Diverse roles and modulations of IA in spinal cord pain circuits.

This review highlights recent findings of different amplitude ranges, roles, and modulations of A-type K+ currents (IA) in excitatory (GAD67-GFP-) and inhibitory (GAD67-GFP+) interneurons in mouse spinal cord pain pathways. Endogenous neuropeptides, such as TAFA4, oxytocin, and dynorphin in particular, have been reported to modulate IA in these pain pathways, but only TAFA4 has been shown to fully reverse the opposing modulations that occur selectively in LIIo GAD67-GFP- and LIIi GAD67-GFP+ interneurons following both neuropathic and inflammatory pain. If, as hypothesized here, Kv4 subunits underlie IA in both GAD67-GFP- and GAD67-GFP+ interneurons, then IA diversity in spinal cord pain pathways may depend on the interneuron-subtype-selective expression of Kv4 auxiliary subunits with functionally different N-terminal variants. Thus, IA emerges as a good candidate for explaining the mechanisms underlying injury-induced mechanical hypersensitivity.

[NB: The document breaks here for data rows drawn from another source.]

==> config.mk <==
export PLATFORM = sky130hd
export DESIGN_NAME = digit_entry_debounce_flat
export DESIGN_NICKNAME = d
export VERILOG_FILES = /design/src/rtl/digit_entry_debounce_if.sv /design/src/rtl/digit_entry_debounce.sv /design/src/flat_wrapper.sv
export SDC_FILE = /design/constraint.sdc
export NUM_CORES = 1
export LEC_CHECK = 0
export BUFFER_PORTS_ARGS = -buffer_cell sky130_fd_sc_hd__buf_4
export CAP_MARGIN = 0
export CORE_UTILIZATION = 35
export DETAILED_ROUTE_END_ITERATION = 16
export PLACE_DENSITY = 0.48
export SYNTH_ARGS = -nofsm -noshare
export SYNTH_HDL_FRONTEND = slang
export SYNTH_SLANG_ARGS = --single-unit
==> constraint.sdc <==
create_clock -name clk -period 2.1 [get_ports clk]
set_clock_uncertainty 0.2 [all_clocks]
set_input_delay 0.21 -clock clk [delete_from_list [all_inputs] [get_ports clk]]
set_output_delay 0.21 -clock clk [all_outputs]
set_load 0.005 [all_outputs]
==> src/rtl/digit_entry_debounce_if.sv <==
// Digit handshake between the entry debouncer (master) and the lock FSM (slave).
// The debouncer offers digit_data/digit_valid and the consumer answers with digit_ready.
interface digit_entry_debounce_if #(
  parameter int DATA_W = 4
);
  logic [DATA_W-1:0] digit_data;
  logic              digit_valid;
  logic              digit_ready;

  modport master (
    output digit_data,
    output digit_valid,
    input  digit_ready
  );

  modport slave (
    input  digit_data,
    input  digit_valid,
    output digit_ready
  );
endinterface

==> src/rtl/digit_entry_debounce.sv <==
// Debounces the enter key, synchronises the digit switches and captures one digit per press into a
// one-entry valid/ready buffer. Optional macro DIGIT_RANGE_CHECK_EN rejects digits above 9 (err_digit).
module digit_entry_debounce #(
  parameter int DEBOUNCE_CYCLES = 1000000,
  parameter int CNT_W           = 20,
  parameter int DATA_W          = 4
) (
  input  logic                  clk,
  input  logic                  reset,
  input  logic                  key_n_raw,
  input  logic [DATA_W-1:0]     sw_raw,
  digit_entry_debounce_if.master digit,
  output logic                  key_pressed,
  output logic                  overrun,
  output logic                  err_digit
);

  localparam logic [CNT_W-1:0] CNT_LAST = CNT_W'(DEBOUNCE_CYCLES - 1);
  localparam logic [CNT_W-1:0] CNT_ONE  = CNT_W'(1);

  typedef enum logic [1:0] {
    IDLE         = 2'd0,
    PRESS_WAIT   = 2'd1,
    PRESSED      = 2'd2,
    RELEASE_WAIT = 2'd3
  } state_t;

  logic              key_meta_reg;
  logic              key_s_reg;
  logic [DATA_W-1:0] sw_meta_reg;
  logic [DATA_W-1:0] sw_s_reg;

  state_t            state_reg;
  state_t            state_next;
  logic [CNT_W-1:0]  cnt_reg;
  logic [CNT_W-1:0]  cnt_next;
  logic              press_commit;
  logic              key_pressed_next;

  logic              commit_reg;
  logic [DATA_W-1:0] commit_data_reg;

  logic              valid_reg;
  logic              valid_next;
  logic [DATA_W-1:0] data_reg;
  logic [DATA_W-1:0] data_next;
  logic              overrun_reg;
  logic              overrun_next;
  logic              range_ok;
  logic              err_next;

  // Two-flop synchronisers; key idles released (high).
  always_ff @(posedge clk) begin
    if (reset) begin
      key_meta_reg <= 1'b1;
      key_s_reg    <= 1'b1;
      sw_meta_reg  <= '0;
      sw_s_reg     <= '0;
    end else begin
      key_meta_reg <= key_n_raw;
      key_s_reg    <= key_meta_reg;
      sw_meta_reg  <= sw_raw;
      sw_s_reg     <= sw_meta_reg;
    end
  end

  always_ff @(posedge clk) begin
    if (reset) begin
      state_reg <= IDLE;
      cnt_reg   <= '0;
    end else begin
      state_reg <= state_next;
      cnt_reg   <= cnt_next;
    end
  end

  always_comb begin
    state_next       = state_reg;
    cnt_next         = cnt_reg;
    press_commit     = 1'b0;
    key_pressed_next = 1'b0;
    case (state_reg)
      IDLE: begin
        if (!key_s_reg) begin
          state_next = PRESS_WAIT;
          cnt_next   = CNT_ONE;
        end
      end
      PRESS_WAIT: begin
        if (key_s_reg) begin
          state_next = IDLE;
          cnt_next   = '0;
        end else if (cnt_reg == CNT_LAST) begin
          state_next   = PRESSED;
          cnt_next     = '0;
          press_commit = 1'b1;
        end else begin
          cnt_next = cnt_reg + CNT_ONE;
        end
      end
      PRESSED: begin
        key_pressed_next = 1'b1;
        if (key_s_reg) begin
          state_next = RELEASE_WAIT;
          cnt_next   = CNT_ONE;
        end
      end
      RELEASE_WAIT: begin
        key_pressed_next = 1'b1;
        if (!key_s_reg) begin
          state_next = PRESSED;
          cnt_next   = '0;
        end else if (cnt_reg == CNT_LAST) begin
          state_next = IDLE;
          cnt_next   = '0;
        end else begin
          cnt_next = cnt_reg + CNT_ONE;
        end
      end
      default: begin
        state_next = IDLE;
        cnt_next   = '0;
      end
    endcase
  end

  assign key_pressed = key_pressed_next;

  // The press and its switch snapshot are registered once before reaching the buffer, which is
  // where the extra cycle of press-to-valid latency comes from.
  always_ff @(posedge clk) begin
    if (reset) begin
      commit_reg      <= 1'b0;
      commit_data_reg <= '0;
    end else begin
      commit_reg <= press_commit;
      if (press_commit) begin
        commit_data_reg <= sw_s_reg;
      end
    end
  end

`ifdef DIGIT_RANGE_CHECK_EN
  logic err_reg;

  assign range_ok = (commit_data_reg <= DATA_W'(9));

  always_ff @(posedge clk) begin
    if (reset) begin
      err_reg <= 1'b0;
    end else begin
      err_reg <= err_next;
    end
  end

  assign err_digit = err_reg;
`else
  assign range_ok  = 1'b1;
  assign err_digit = 1'b0;
`endif

  // One-entry buffer: a commit loads when empty or draining this cycle, otherwise it is dropped.
  always_comb begin
    valid_next   = valid_reg;
    data_next    = data_reg;
    overrun_next = 1'b0;
    err_next     = 1'b0;
    if (commit_reg) begin
      if (!range_ok) begin
        err_next = 1'b1;
        if (valid_reg && digit.digit_ready) begin
          valid_next = 1'b0;
        end
      end else if (!valid_reg || digit.digit_ready) begin
        valid_next = 1'b1;
        data_next  = commit_data_reg;
      end else begin
        overrun_next = 1'b1;
      end
    end else if (valid_reg && digit.digit_ready) begin
      valid_next = 1'b0;
    end
  end

  always_ff @(posedge clk) begin
    if (reset) begin
      valid_reg   <= 1'b0;
      data_reg    <= '0;
      overrun_reg <= 1'b0;
    end else begin
      valid_reg   <= valid_next;
      data_reg    <= data_next;
      overrun_reg <= overrun_next;
    end
  end

  assign digit.digit_valid = valid_reg;
  assign digit.digit_data  = data_reg;
  assign overrun           = overrun_reg;

endmodule

==> src/flat_wrapper.sv <==
// flat-port wrapper written by rule: the top's interface ports become plain ports
module digit_entry_debounce_flat 
#(
  parameter int DEBOUNCE_CYCLES = 1000000,
  parameter int CNT_W           = 20,
  parameter int DATA_W          = 4
)
  (clk, reset, key_n_raw, sw_raw, key_pressed, overrun, err_digit, digit_digit_data, digit_digit_valid, digit_digit_ready);
  digit_entry_debounce_if #(.DATA_W(DATA_W)) digit_i ();
  input  logic clk;
  input  logic reset;
  input  logic key_n_raw;
  input  logic [DATA_W-1:0] sw_raw;
  output logic key_pressed;
  output logic overrun;
  output logic err_digit;
  output wire logic [$bits(digit_i.digit_data)-1:0] digit_digit_data;
  output wire logic [$bits(digit_i.digit_valid)-1:0] digit_digit_valid;
  input wire logic [$bits(digit_i.digit_ready)-1:0] digit_digit_ready;
  assign digit_digit_data = digit_i.digit_data;
  assign digit_digit_valid = digit_i.digit_valid;
  assign digit_i.digit_ready = digit_digit_ready;
  digit_entry_debounce #(.DEBOUNCE_CYCLES(DEBOUNCE_CYCLES), .CNT_W(CNT_W), .DATA_W(DATA_W)) u_core (.clk(clk), .reset(reset), .key_n_raw(key_n_raw), .sw_raw(sw_raw), .digit(digit_i), .key_pressed(key_pressed), .overrun(overrun), .err_digit(err_digit));
endmodule
==> flow_summary.yaml <==
worst_setup_path:
  path_cells: "nand3_1, buf_4, nor4_4, buf_4, nand3_1, xor2_1, o21ai_0"
  path_buf_inv: 2
  crit_path_max_incr_delay_ps: 500
  cp.required_ps: 2130
  cp_max_fo: 7
  crit_path_top_delay_cell: "dfxtp_1"
  critPathKind: "flop to flop"
  cp-start-kind: "flop"
  end_kind: "flop"
  cp.arrival_ps: 2020
  critPathTopFamily: "simple AND/OR/NAND/NOR gates"
floorplanning:
  die-height_um: 77.42
  die_w_um: 77.42
  row_count: 27
  core-area_mm2: 0.005507
  initial_core_util_pct: 36.15
  die_area_mm2: 0.005993
  ios: 16
drt:
  dr.pass1.iters: 4
  vias_per_cell: 5.044
  drc_errors: 0
  routed_wl_um: 4628
  ant_nets: 0
  num_vias: 1705
  wl_per_cell_um: 13.69
  drt_iter0_drc: 127
synth:
  synth_cell_types: 51
  synth_area_mm2: 0.001991
  yosysTopAreaCellShare_pct: 43.24
  ys.flop_type: "dfxtp_1"
  synth-edff-count: 0
  yosysWarningCount: 0
  syn_avg_cell_area_um2: 9.008
  synth_seq_cells: 43
  syn_nets: 230
  yosysTopAreaCell: "dfxtp_1"
  async_flop_share_pct: 0
  seq_area_frac_synth_pct: 43.24
  syn_inst: 221
  ys_top_cells_by_area: "dfxtp_1, mux2i_1, nor2_1"
place:
  place_inst: 321
  gp_congestion: 0.7354
  hpwl_um: 3184
  port_buffers: 14
layout:
  fin_util_pct: 45.42
  layout_common_cells: "dfxtp_1, buf_4, nor2_1"
  final_common_cell: "dfxtp_1"
  largest_reg_flops: 20
  layout.nets: 274
  fin_cells: 338
  antenna_cells: 0
  drive_gt1_share_pct: 25.19
  area_growth_pct: 25.64
status:
  status: "complete, no violations"
global_route:
  grt_util_all_layers_pct: 16.80
  grt_max_degree: 19
  gr-total-overflow: 0
  grt_pass1_vias: 1621
  grt_pass1_wl_um: 7921
  antenna_found_initial: 0
sta:
  rsz0062_at_grt: "false"
  setup_viol: 0
  fin_crit_sh_pct: 95.06
  worst-slew-pin-transition_ps: 613.1
  slew_headroom_pct: 58.90
  fmax_ghz: 0.5010
  finalCriticalPeriod_ps: 1996
  totalNegativeSetupSlack_ps: 0
  drv_slew: 0
  final_hold_viol_count: 0
clocking:
  insertion_delay_ps: 300
  cts_buffer_depth: 2
  cts_tree: "built"
  clkTransAtPathRegs_ps: 90
  clock-sinks: 43
  cts_buffers: 5
  htree_levels: 2
  cts_root_buf: "clkbuf_8"
power_and_ir_drop:
  p_total_mw: 1.447
  p_per_area_mw_per_mm2: 578.4
  p_leak_nw: 1.012
  max-vdd-ir-drop_mv: 0.2829
job:
  drv_cap: 0
worst_hold_path:
  min_path_type: "flop to flop"
synthesized netlist by cell type (3+ instances only):
cell	instances
a21oi_1	11
and3_1	3
a41oi_1	3
dfxtp_1	43
or3_1	4
nor2b_1	8
nor2_1	22
mux2i_1	9
inv_1	9
nand3_1	15
o21ai_1	3
nand2_1	16
a31oi_1	7
nand4_1	5
nor3_1	6
o21ai_0	7
clkbuf_1	5
layer usage:
layer	routed length, um	vias to the layer above	part of all wire, %	GRT usage [%]
met4	64	0	1.4	6.038
met2	1949	46	42	25.31
met5	0	-	0	0
li1	-	881	-	-
met1	2418	770	52	23.54
met3	196	8	4.2	3.529
path summary, 6_finish.rpt:
kind	from	to	slack, ps	depth (start not counted)
setup reg to reg	u_core.cnt_reg[8]	u_core.cnt_reg[15]	100	7
hold / removal	u_core.key_meta_reg	u_core.key_s_reg	220	1
hold reg to reg	u_core.key_meta_reg	u_core.key_s_reg	220	1
setup / recovery	u_core.cnt_reg[8]	u_core.cnt_reg[15]	100	7
timing repair:
| action | CTS | global route |
|---|---|---|
| resized for setup | 0 | 6 |
| setup buffers | 0 | 1 |
| hold endpoints to repair | 11 | 0 |
| endpoints found under the setup margin | 0 | 13 |
| hold buffers | 8 | 0 |
cell type report:
class	instances	area [um^2]
clock buffer	5	68.82
clock inverter	3	20.02
fill	529	3005
inverter	9	33.78
multi-input combinational	158	1046
sequential	43	862.1
tap	72	90.09
timing repair buffer	48	380.4
logic make-up after synthesis:
family	count (synthesis)	share of synthesized area, %
and+or+nand+nor	103	31.24
DFF	43	43.24
AOI/OAI and AO/OA	41	13.39
buffers and inverters	20	5.469
muxes	9	4.526
xor gates and xnor gates	3	1.320
adders and majority gates	1	0.6284
other	1	0.1884
report_power, final:
part	leakage (nW)	switching (mW)	total, mW	internal [mW]
clock network	0.0402	0.301	0.533	0.232
registers	0.349	0.00623	0.834	0.828
logic	0.622	0.0417	0.0804	0.0387
per-stage QoR:
stage / instance area (um^2) / hold slack (ps) / worst slack, ps
after floorplan: 1991 / 89.33 / 196.2
after global placement: 2298 / 193.1 / 97.25
after detailed placement: 2298 / 196.7 / 74.38
after CTS: 2467 / 221.3 / 53.57
after global routing: 2501 / 237.1 / 2.444
final: 2501 / 221.4 / 103.8
(Power assumes the default switching activity.)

TAFA4 relieves injury-induced mechanical hypersensitivity through LDL receptors and modulation of spinal A-type K+ current.

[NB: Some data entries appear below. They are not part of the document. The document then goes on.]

`src/rtl/edge_stim_if.sv`:
```
// edge_stim_if: command handshake and generated-signal bundle for edge_stim_gen
interface edge_stim_if #(
    parameter int WIDTH = 32,
    parameter int DLY_W = 8
);
    logic                     cmd_valid;
    logic                     cmd_ready;
    logic [1:0]               cmd_op;
    logic [$clog2(WIDTH)-1:0] cmd_idx;
    logic [DLY_W-1:0]         cmd_dly;
    logic [DLY_W-1:0]         cmd_hold;
    logic [WIDTH-1:0]         sig_out;
    logic [WIDTH-1:0]         rose_o;
    logic [WIDTH-1:0]         fell_o;
    logic                     done;
    logic                     err;

    modport master (
        output cmd_valid, cmd_op, cmd_idx, cmd_dly, cmd_hold,
        input  cmd_ready, sig_out, rose_o, fell_o, done, err
    );

    modport slave (
        input  cmd_valid, cmd_op, cmd_idx, cmd_dly, cmd_hold,
        output cmd_ready, sig_out, rose_o, fell_o, done, err
    );
endinterface

```
`src/rtl/edge_stim_gen.sv`:
```
// edge_stim_gen: schedules a rise/fall/pulse/toggle on one bit of a bus after a delay
module edge_stim_gen #(
    parameter int               WIDTH = 32,
    parameter int               DLY_W = 8,
    parameter logic [WIDTH-1:0] INIT  = '0
) (
    input logic        clk,
    input logic        rst,
    edge_stim_if.slave bus
);
    localparam int IW = $clog2(WIDTH);
    localparam logic [1:0] OP_FALL = 2'b01;
    localparam logic [1:0] OP_PULSE = 2'b10;
    localparam logic [1:0] OP_TOG = 2'b11;

    typedef enum logic [1:0] {IDLE, WAIT, HOLD} state_t;

    state_t           state;
    logic [DLY_W-1:0] cnt;
    logic [DLY_W-1:0] hold;
    logic [1:0]       op;
    logic [IW-1:0]    idx;
    logic             bad;
    logic             cur;
    logic             nxt;
    logic             nop;

    assign bus.cmd_ready = (state == IDLE);

    // Target bit's current value, its intended new value, and whether the edge would be a no-op
    always_comb begin
        cur = bus.sig_out[idx];
        nxt = (op == OP_TOG) ? ~cur : (op != OP_FALL);
        nop = (op != OP_TOG) && (cur == nxt);
    end

    // Command FSM: latch on accept, count down the delay, apply the edge, then hold for pulses
    always_ff @(posedge clk or posedge rst) begin
        if (rst) begin
            state       <= IDLE;
            cnt         <= '0;
            hold        <= '0;
            op          <= '0;
            idx         <= '0;
            bad         <= 1'b0;
            bus.sig_out <= INIT;
            bus.rose_o  <= '0;
            bus.fell_o  <= '0;
            bus.done    <= 1'b0;
            bus.err     <= 1'b0;
        end else begin
            bus.rose_o <= '0;
            bus.fell_o <= '0;
            bus.done   <= 1'b0;
            bus.err    <= 1'b0;
            case (state)
                IDLE: if (bus.cmd_valid) begin
                    op    <= bus.cmd_op;
                    idx   <= bus.cmd_idx;
                    cnt   <= bus.cmd_dly;
                    hold  <= bus.cmd_hold;
                    bad   <= int'(bus.cmd_idx) >= WIDTH;
                    state <= WAIT;
                end
                WAIT: if (bad || (cnt == '0 && nop)) begin
                    bus.err  <= 1'b1;
                    bus.done <= 1'b1;
                    state    <= IDLE;
                end else if (cnt != '0) begin
                    cnt <= cnt - 1'b1;
                end else begin
                    bus.sig_out[idx] <= nxt;
                    bus.rose_o[idx]  <= nxt & ~cur;
                    bus.fell_o[idx]  <= ~nxt & cur;
                    bus.done         <= (op != OP_PULSE);
                    cnt              <= hold;
                    state            <= (op == OP_PULSE) ? HOLD : IDLE;
                end
                HOLD: if (cnt != '0) begin
                    cnt <= cnt - 1'b1;
                end else begin
                    bus.sig_out[idx] <= 1'b0;
                    bus.fell_o[idx]  <= 1'b1;
                    bus.done         <= 1'b1;
                    state            <= IDLE;
                end
                default: state <= IDLE;
            endcase
        end
    end
endmodule

```
`src/flat_wrapper.sv`:
```
// flat-port wrapper written by rule: the top's interface ports become plain ports
module edge_stim_gen_flat 
#(
    parameter int               WIDTH = 32,
    parameter int               DLY_W = 8,
    parameter logic [WIDTH-1:0] INIT  = '0
)
  (clk, rst, bus_cmd_valid, bus_cmd_op, bus_cmd_idx, bus_cmd_dly, bus_cmd_hold, bus_cmd_ready, bus_sig_out, bus_rose_o, bus_fell_o, bus_done, bus_err);
  edge_stim_if #(.WIDTH(WIDTH), .DLY_W(DLY_W)) bus_i ();
  input logic clk;
  input logic rst;
  input wire logic [$bits(bus_i.cmd_valid)-1:0] bus_cmd_valid;
  input wire logic [$bits(bus_i.cmd_op)-1:0] bus_cmd_op;
  input wire logic [$bits(bus_i.cmd_idx)-1:0] bus_cmd_idx;
  input wire logic [$bits(bus_i.cmd_dly)-1:0] bus_cmd_dly;
  input wire logic [$bits(bus_i.cmd_hold)-1:0] bus_cmd_hold;
  output wire logic [$bits(bus_i.cmd_ready)-1:0] bus_cmd_ready;
  output wire logic [$bits(bus_i.sig_out)-1:0] bus_sig_out;
  output wire logic [$bits(bus_i.rose_o)-1:0] bus_rose_o;
  output wire logic [$bits(bus_i.fell_o)-1:0] bus_fell_o;
  output wire logic [$bits(bus_i.done)-1:0] bus_done;
  output wire logic [$bits(bus_i.err)-1:0] bus_err;
  assign bus_i.cmd_valid = bus_cmd_valid;
  assign bus_i.cmd_op = bus_cmd_op;
  assign bus_i.cmd_idx = bus_cmd_idx;
  assign bus_i.cmd_dly = bus_cmd_dly;
  assign bus_i.cmd_hold = bus_cmd_hold;
  assign bus_cmd_ready = bus_i.cmd_ready;
  assign bus_sig_out = bus_i.sig_out;
  assign bus_rose_o = bus_i.rose_o;
  assign bus_fell_o = bus_i.fell_o;
  assign bus_done = bus_i.done;
  assign bus_err = bus_i.err;
  edge_stim_gen #(.WIDTH(WIDTH), .DLY_W(DLY_W), .INIT(INIT)) u_core (.clk(clk), .rst(rst), .bus(bus_i));
endmodule
```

Pain, whether acute or persistent, is a serious medical problem worldwide. However, its management remains unsatisfactory, and new analgesic molecules are required. We show here that TAFA4 reverses inflammatory, postoperative, and spared nerve injury (SNI)-induced mechanical hypersensitivity in male and female mice. TAFA4 requires functional low-density lipoprotein receptor-related proteins (LRPs) because their inhibition by RAP (receptor-associated protein) dose-dependently abolishes its antihypersensitive actions. SNI selectively decreases A-type K+ current (IA) in spinal lamina II outer excitatory interneurons (L-IIo ExINs) and induces a concomitant increase in IA and decrease in hyperpolarization-activated current (Ih) in lamina II inner inhibitory interneurons (L-IIi InhINs). Remarkably, SNI-induced ion current alterations in both IN subtypes were rescued by TAFA4 in an LRP-dependent manner. We provide insights into the mechanism by which TAFA4 reverses injury-induced mechanical hypersensitivity by restoring normal spinal neuron activity and highlight the considerable potential of TAFA4 as a treatment for injury-induced mechanical pain.